## Exercise description:
Your job with the data below is to output exactly the lines from the one holding "clkinv_2 | 2 |" down to the one holding "[cell usage after", both included, and no others.

## Recorded data:
•••••

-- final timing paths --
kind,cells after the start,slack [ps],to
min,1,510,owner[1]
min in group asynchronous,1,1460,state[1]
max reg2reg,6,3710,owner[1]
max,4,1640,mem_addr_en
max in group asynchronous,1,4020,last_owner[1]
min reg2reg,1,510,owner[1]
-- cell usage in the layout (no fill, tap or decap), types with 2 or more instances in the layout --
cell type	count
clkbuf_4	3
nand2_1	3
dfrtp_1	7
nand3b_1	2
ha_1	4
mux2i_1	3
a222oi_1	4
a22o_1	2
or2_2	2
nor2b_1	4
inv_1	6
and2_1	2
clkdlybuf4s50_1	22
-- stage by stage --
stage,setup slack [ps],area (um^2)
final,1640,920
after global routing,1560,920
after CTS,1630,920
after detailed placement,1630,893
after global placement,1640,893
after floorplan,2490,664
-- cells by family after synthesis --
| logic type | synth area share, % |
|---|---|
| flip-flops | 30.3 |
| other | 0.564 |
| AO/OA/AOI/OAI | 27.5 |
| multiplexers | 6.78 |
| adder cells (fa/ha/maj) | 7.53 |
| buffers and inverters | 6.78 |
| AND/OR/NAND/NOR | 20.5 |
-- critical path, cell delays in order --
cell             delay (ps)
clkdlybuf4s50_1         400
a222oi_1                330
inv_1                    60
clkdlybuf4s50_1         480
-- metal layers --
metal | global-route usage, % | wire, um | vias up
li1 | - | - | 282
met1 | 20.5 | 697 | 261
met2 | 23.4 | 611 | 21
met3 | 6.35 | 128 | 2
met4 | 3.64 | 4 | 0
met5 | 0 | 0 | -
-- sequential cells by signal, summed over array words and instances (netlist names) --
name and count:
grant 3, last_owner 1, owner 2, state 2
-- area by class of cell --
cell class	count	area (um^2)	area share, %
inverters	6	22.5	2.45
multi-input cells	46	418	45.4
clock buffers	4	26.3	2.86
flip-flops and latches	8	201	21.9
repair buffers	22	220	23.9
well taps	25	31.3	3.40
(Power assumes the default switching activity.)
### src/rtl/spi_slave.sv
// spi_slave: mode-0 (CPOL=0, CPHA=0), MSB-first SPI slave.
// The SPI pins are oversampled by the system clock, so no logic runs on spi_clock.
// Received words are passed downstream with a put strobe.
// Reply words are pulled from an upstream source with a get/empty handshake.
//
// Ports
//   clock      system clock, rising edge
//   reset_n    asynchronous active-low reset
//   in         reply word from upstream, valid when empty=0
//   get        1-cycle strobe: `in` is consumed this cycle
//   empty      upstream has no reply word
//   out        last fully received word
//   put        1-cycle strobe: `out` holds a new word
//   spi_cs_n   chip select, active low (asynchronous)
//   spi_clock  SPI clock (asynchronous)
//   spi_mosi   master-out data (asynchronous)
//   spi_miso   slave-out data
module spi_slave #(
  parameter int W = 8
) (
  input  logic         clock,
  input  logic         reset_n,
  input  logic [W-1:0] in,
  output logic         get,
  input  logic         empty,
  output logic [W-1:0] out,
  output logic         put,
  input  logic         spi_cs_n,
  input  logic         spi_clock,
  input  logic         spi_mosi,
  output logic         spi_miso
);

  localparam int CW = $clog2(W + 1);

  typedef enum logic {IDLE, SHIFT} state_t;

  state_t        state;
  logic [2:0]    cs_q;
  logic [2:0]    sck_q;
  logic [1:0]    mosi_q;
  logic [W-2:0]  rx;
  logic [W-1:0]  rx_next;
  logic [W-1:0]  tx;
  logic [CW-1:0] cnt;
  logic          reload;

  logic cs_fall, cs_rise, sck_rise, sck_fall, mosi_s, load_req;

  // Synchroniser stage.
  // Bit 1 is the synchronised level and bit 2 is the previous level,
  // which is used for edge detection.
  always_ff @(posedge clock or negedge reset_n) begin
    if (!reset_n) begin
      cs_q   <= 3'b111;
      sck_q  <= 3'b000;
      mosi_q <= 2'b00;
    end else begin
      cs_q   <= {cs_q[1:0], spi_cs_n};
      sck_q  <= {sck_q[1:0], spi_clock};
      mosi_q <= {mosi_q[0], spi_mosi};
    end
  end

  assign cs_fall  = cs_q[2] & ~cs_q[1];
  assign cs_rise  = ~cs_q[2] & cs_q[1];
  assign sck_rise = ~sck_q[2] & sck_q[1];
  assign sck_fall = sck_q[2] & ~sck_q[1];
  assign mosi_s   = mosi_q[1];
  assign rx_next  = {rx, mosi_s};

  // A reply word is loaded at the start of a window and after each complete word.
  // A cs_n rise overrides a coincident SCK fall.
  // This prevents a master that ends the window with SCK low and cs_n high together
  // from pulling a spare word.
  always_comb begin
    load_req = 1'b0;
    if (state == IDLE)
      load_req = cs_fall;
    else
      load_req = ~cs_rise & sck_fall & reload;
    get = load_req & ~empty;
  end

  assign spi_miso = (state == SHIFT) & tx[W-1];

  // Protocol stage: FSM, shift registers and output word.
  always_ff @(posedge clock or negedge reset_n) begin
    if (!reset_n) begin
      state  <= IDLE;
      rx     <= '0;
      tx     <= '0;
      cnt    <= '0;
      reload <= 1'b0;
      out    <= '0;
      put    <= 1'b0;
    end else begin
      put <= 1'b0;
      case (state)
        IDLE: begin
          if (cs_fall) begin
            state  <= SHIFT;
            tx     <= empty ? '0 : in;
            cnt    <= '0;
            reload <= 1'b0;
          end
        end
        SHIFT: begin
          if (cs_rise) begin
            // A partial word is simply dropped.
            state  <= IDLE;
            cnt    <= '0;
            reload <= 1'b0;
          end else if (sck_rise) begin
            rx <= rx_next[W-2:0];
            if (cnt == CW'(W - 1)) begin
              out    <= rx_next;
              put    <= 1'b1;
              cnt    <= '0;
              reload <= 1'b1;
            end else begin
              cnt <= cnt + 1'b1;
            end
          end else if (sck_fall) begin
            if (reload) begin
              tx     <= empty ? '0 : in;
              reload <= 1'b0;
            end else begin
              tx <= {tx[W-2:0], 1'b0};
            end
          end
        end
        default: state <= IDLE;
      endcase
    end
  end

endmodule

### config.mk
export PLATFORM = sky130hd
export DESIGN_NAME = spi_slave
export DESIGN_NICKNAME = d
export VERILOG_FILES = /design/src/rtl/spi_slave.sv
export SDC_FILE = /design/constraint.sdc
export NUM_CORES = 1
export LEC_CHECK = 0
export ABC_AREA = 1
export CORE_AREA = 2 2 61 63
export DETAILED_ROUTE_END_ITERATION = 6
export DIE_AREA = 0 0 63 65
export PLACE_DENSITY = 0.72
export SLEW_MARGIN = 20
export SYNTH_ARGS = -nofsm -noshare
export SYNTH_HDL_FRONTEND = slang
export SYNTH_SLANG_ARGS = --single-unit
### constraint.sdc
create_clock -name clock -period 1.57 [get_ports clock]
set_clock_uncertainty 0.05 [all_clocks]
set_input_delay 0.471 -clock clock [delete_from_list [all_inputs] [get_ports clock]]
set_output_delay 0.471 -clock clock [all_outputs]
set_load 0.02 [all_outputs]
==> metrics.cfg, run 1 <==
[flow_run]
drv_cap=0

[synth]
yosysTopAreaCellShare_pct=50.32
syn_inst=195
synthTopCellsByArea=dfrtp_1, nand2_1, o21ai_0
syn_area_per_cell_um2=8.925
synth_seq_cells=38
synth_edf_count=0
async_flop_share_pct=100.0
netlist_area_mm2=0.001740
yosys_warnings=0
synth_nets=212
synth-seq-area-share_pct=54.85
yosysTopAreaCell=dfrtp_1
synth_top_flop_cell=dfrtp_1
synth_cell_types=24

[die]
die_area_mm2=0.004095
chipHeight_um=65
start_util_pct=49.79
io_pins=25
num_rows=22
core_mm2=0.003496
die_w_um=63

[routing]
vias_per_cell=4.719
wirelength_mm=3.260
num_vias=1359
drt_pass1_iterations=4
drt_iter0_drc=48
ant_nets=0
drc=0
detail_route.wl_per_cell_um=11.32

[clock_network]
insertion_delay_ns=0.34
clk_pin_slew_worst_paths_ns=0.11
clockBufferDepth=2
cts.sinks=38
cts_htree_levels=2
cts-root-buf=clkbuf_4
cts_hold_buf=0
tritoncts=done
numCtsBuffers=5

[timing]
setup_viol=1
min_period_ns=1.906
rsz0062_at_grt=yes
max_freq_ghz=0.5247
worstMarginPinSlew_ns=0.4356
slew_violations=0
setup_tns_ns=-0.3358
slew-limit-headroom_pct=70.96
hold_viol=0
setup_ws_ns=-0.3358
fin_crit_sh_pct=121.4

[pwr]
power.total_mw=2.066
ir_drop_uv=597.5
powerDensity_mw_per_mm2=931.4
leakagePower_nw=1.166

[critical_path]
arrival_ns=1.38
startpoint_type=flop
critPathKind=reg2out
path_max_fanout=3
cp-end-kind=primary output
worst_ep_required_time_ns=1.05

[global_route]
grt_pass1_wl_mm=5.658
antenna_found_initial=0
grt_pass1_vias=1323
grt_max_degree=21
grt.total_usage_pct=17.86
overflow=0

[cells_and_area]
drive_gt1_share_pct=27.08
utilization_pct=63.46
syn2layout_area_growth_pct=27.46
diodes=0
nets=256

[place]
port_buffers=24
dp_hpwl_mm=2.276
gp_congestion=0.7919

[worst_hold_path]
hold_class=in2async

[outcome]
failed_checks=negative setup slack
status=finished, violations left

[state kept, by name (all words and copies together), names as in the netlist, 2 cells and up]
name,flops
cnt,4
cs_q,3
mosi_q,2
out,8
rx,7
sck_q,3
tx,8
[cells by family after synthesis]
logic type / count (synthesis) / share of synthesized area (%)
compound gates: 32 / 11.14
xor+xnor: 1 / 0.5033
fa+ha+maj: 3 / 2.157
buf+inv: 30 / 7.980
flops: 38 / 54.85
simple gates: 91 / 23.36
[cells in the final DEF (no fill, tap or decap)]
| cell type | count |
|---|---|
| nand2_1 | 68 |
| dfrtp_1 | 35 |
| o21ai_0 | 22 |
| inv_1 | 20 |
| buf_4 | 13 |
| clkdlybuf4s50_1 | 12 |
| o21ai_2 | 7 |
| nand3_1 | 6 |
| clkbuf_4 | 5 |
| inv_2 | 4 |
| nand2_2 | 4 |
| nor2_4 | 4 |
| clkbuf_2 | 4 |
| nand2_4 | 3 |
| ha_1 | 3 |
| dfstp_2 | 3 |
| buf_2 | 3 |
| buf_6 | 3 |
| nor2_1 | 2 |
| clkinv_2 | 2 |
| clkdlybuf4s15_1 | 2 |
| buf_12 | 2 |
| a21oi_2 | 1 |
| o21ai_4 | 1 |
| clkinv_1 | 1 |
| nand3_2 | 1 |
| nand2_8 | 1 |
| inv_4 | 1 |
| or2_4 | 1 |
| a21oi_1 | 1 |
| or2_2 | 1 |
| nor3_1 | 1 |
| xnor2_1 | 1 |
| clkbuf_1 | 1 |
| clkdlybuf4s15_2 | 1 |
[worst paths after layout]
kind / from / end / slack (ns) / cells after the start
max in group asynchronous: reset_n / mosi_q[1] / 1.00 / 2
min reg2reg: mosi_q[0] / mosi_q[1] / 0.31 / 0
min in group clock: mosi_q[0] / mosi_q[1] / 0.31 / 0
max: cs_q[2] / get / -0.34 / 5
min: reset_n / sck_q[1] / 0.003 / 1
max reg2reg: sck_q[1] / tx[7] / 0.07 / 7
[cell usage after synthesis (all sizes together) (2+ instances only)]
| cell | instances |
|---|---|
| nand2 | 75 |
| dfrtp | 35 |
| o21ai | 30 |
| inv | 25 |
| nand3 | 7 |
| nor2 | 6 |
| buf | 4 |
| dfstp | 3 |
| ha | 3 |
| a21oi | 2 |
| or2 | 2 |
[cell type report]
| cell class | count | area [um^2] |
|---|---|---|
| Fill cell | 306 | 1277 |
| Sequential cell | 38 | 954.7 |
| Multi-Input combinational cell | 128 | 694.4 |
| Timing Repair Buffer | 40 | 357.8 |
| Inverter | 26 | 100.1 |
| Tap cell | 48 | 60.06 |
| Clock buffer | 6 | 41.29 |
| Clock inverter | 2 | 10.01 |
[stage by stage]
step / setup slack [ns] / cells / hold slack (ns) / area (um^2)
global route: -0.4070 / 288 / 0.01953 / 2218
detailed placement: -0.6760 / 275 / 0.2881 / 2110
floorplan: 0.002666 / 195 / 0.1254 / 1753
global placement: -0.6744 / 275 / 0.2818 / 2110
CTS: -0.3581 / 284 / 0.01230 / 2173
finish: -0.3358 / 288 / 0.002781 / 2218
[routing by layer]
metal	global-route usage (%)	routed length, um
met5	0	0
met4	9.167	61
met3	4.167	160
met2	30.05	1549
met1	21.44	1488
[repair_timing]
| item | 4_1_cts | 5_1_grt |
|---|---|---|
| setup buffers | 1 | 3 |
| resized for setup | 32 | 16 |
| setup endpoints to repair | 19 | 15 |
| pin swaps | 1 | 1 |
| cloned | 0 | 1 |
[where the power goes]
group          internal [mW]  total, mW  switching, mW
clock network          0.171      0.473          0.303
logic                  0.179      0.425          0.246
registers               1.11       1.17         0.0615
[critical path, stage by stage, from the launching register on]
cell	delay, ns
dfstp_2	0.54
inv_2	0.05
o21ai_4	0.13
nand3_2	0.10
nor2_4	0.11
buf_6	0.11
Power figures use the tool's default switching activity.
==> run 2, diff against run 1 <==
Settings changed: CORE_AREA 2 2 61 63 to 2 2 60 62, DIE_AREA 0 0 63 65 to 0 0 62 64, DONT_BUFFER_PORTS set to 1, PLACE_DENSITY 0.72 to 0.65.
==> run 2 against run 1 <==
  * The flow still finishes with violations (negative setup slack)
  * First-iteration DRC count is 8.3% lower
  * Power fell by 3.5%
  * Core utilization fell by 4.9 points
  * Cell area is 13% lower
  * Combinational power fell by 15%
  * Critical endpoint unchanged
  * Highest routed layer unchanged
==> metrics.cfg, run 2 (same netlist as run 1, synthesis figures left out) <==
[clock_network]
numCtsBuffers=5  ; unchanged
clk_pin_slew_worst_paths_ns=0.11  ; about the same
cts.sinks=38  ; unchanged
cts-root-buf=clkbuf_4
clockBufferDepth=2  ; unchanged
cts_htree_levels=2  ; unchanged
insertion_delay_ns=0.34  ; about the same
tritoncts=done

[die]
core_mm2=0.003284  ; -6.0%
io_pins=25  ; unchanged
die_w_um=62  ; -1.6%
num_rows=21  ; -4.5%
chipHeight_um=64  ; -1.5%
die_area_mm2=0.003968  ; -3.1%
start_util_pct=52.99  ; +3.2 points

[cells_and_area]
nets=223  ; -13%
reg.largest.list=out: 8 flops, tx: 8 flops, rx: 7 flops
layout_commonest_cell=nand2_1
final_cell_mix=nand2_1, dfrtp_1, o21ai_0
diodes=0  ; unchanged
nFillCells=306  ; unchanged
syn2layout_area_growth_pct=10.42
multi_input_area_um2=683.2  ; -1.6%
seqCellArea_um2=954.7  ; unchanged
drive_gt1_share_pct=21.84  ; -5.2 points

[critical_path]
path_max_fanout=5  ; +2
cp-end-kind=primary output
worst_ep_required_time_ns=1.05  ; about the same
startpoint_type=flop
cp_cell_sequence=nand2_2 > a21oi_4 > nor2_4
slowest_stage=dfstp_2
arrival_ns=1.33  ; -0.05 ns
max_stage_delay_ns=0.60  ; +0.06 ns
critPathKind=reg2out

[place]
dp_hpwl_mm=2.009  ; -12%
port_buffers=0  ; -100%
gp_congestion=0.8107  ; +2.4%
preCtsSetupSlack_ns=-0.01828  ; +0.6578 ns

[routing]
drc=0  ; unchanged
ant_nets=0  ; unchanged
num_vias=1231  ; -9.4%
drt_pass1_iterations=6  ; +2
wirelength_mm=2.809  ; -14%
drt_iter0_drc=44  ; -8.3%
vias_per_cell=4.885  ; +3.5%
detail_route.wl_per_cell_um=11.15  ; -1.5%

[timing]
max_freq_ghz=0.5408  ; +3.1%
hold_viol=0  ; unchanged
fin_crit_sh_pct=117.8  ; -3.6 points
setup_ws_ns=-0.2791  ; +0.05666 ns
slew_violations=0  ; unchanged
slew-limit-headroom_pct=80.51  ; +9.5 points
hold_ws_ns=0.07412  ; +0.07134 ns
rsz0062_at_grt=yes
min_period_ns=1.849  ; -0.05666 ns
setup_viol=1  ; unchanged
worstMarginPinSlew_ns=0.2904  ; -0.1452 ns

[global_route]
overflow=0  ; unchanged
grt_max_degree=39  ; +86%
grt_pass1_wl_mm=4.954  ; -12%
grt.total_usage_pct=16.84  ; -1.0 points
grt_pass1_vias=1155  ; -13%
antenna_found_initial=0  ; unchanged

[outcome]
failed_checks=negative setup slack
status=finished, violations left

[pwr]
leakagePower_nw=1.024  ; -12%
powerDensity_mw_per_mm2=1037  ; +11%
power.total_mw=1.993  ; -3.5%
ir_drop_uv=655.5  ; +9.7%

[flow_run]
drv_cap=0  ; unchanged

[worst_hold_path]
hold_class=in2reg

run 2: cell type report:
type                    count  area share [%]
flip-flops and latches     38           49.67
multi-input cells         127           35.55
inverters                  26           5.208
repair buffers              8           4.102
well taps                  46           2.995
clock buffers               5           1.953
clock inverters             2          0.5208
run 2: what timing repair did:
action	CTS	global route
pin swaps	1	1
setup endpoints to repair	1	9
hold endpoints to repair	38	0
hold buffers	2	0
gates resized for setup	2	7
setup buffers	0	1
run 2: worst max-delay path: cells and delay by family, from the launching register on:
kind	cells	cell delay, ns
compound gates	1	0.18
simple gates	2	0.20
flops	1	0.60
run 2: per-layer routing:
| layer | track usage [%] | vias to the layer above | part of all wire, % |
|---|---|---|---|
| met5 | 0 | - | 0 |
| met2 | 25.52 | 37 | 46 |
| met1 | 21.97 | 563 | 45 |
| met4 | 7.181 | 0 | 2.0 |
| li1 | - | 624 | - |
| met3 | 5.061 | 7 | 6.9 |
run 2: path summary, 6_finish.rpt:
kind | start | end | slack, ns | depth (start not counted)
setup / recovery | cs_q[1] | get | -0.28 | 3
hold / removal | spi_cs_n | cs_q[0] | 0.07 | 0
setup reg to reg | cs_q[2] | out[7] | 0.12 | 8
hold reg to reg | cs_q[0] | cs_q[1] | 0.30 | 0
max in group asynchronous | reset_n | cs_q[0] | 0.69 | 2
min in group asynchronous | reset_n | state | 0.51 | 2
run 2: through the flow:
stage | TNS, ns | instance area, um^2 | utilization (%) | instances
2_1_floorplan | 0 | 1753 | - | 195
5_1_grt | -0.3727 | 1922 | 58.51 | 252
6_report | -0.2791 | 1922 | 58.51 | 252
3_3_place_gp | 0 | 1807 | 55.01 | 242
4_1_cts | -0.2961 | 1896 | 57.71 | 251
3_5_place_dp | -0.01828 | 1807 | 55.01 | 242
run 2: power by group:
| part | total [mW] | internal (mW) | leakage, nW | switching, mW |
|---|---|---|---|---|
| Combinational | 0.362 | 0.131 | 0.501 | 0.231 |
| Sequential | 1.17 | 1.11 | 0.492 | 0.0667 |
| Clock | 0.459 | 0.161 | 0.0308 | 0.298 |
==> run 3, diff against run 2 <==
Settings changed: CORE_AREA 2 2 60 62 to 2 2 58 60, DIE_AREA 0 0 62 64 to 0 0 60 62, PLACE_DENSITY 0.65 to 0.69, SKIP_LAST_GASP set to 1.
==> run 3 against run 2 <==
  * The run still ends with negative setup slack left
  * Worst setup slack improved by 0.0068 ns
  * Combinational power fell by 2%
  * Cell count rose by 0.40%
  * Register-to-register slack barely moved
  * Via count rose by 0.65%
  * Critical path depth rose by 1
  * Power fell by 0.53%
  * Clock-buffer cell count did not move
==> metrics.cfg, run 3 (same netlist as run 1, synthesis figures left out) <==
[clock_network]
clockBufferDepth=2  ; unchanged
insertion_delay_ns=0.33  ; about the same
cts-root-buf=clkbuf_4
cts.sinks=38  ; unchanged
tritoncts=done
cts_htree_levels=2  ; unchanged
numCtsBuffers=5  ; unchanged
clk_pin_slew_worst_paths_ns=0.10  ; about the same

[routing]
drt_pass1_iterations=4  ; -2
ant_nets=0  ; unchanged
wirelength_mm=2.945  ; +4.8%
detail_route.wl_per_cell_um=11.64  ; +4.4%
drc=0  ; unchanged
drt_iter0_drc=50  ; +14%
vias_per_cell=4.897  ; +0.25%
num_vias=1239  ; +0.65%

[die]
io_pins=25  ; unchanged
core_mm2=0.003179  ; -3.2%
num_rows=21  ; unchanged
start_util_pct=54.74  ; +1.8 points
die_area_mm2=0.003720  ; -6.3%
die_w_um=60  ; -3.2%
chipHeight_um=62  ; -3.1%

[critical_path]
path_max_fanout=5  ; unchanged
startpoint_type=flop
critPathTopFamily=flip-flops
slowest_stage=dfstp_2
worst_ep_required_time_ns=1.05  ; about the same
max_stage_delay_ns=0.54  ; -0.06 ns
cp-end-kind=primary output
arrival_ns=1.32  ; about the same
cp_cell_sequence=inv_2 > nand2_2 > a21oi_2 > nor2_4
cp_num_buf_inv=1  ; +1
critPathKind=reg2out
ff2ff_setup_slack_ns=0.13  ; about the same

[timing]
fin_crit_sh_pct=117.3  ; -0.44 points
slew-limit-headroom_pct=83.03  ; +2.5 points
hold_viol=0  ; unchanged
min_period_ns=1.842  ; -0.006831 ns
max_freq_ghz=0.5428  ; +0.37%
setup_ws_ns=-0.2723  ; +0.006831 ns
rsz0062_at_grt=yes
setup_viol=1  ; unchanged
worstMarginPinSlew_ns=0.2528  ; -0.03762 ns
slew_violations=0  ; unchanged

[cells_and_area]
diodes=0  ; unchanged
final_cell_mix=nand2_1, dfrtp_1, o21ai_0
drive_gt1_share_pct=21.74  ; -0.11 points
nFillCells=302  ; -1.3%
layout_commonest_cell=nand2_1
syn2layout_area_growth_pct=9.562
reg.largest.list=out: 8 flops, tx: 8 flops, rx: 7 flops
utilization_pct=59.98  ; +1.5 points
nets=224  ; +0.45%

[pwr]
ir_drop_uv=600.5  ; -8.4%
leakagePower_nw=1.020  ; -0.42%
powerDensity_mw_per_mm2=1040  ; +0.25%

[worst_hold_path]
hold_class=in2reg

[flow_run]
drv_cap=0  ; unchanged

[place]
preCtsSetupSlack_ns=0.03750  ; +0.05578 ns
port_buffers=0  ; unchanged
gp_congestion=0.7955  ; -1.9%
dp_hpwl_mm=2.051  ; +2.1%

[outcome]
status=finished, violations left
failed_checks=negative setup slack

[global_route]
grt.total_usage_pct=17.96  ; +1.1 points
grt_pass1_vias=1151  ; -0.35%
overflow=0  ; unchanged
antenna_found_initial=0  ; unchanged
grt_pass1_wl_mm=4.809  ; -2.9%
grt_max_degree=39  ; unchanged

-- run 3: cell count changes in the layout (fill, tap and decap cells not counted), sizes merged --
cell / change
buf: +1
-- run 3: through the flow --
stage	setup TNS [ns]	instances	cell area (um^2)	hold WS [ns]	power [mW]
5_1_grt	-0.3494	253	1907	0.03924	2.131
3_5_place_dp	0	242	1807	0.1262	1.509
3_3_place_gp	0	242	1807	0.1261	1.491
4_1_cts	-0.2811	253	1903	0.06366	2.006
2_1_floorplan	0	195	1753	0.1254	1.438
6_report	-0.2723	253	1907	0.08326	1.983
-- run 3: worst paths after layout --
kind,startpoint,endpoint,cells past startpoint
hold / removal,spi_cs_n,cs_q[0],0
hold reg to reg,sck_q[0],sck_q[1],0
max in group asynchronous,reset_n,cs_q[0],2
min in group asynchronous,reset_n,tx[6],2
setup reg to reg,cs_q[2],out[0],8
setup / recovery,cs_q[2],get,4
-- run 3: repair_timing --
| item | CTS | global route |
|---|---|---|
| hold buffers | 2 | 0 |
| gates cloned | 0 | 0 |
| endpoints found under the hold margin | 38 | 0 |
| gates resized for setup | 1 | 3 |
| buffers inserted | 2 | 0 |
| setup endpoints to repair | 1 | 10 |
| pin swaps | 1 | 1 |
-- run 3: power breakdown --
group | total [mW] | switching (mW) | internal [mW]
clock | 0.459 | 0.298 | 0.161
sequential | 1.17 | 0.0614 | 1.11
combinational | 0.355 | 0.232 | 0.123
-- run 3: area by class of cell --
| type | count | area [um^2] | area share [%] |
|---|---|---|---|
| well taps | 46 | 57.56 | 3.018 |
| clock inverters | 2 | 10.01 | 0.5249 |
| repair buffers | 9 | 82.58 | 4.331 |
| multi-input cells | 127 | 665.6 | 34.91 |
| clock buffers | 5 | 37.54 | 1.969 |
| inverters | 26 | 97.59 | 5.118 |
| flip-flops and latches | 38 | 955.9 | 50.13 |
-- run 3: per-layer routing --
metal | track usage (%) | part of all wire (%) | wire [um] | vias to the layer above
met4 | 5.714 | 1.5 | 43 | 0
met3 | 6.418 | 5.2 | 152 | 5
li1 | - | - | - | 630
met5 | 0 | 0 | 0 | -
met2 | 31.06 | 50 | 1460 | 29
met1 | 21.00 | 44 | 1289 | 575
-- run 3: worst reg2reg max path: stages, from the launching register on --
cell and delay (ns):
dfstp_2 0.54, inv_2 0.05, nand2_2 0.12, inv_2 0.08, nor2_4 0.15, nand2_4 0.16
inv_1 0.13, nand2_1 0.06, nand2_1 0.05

•••••

## Output for this exercise:
| clkinv_2 | 2 |
| clkdlybuf4s15_1 | 2 |
| buf_12 | 2 |
| a21oi_2 | 1 |
| o21ai_4 | 1 |
| clkinv_1 | 1 |
| nand3_2 | 1 |
| nand2_8 | 1 |
| inv_4 | 1 |
| or2_4 | 1 |
| a21oi_1 | 1 |
| or2_2 | 1 |
| nor3_1 | 1 |
| xnor2_1 | 1 |
| clkbuf_1 | 1 |
| clkdlybuf4s15_2 | 1 |
[worst paths after layout]
kind / from / end / slack (ns) / cells after the start
max in group asynchronous: reset_n / mosi_q[1] / 1.00 / 2
min reg2reg: mosi_q[0] / mosi_q[1] / 0.31 / 0
min in group clock: mosi_q[0] / mosi_q[1] / 0.31 / 0
max: cs_q[2] / get / -0.34 / 5
min: reset_n / sck_q[1] / 0.003 / 1
max reg2reg: sck_q[1] / tx[7] / 0.07 / 7
[cell usage after synthesis (all sizes together) (2+ instances only)]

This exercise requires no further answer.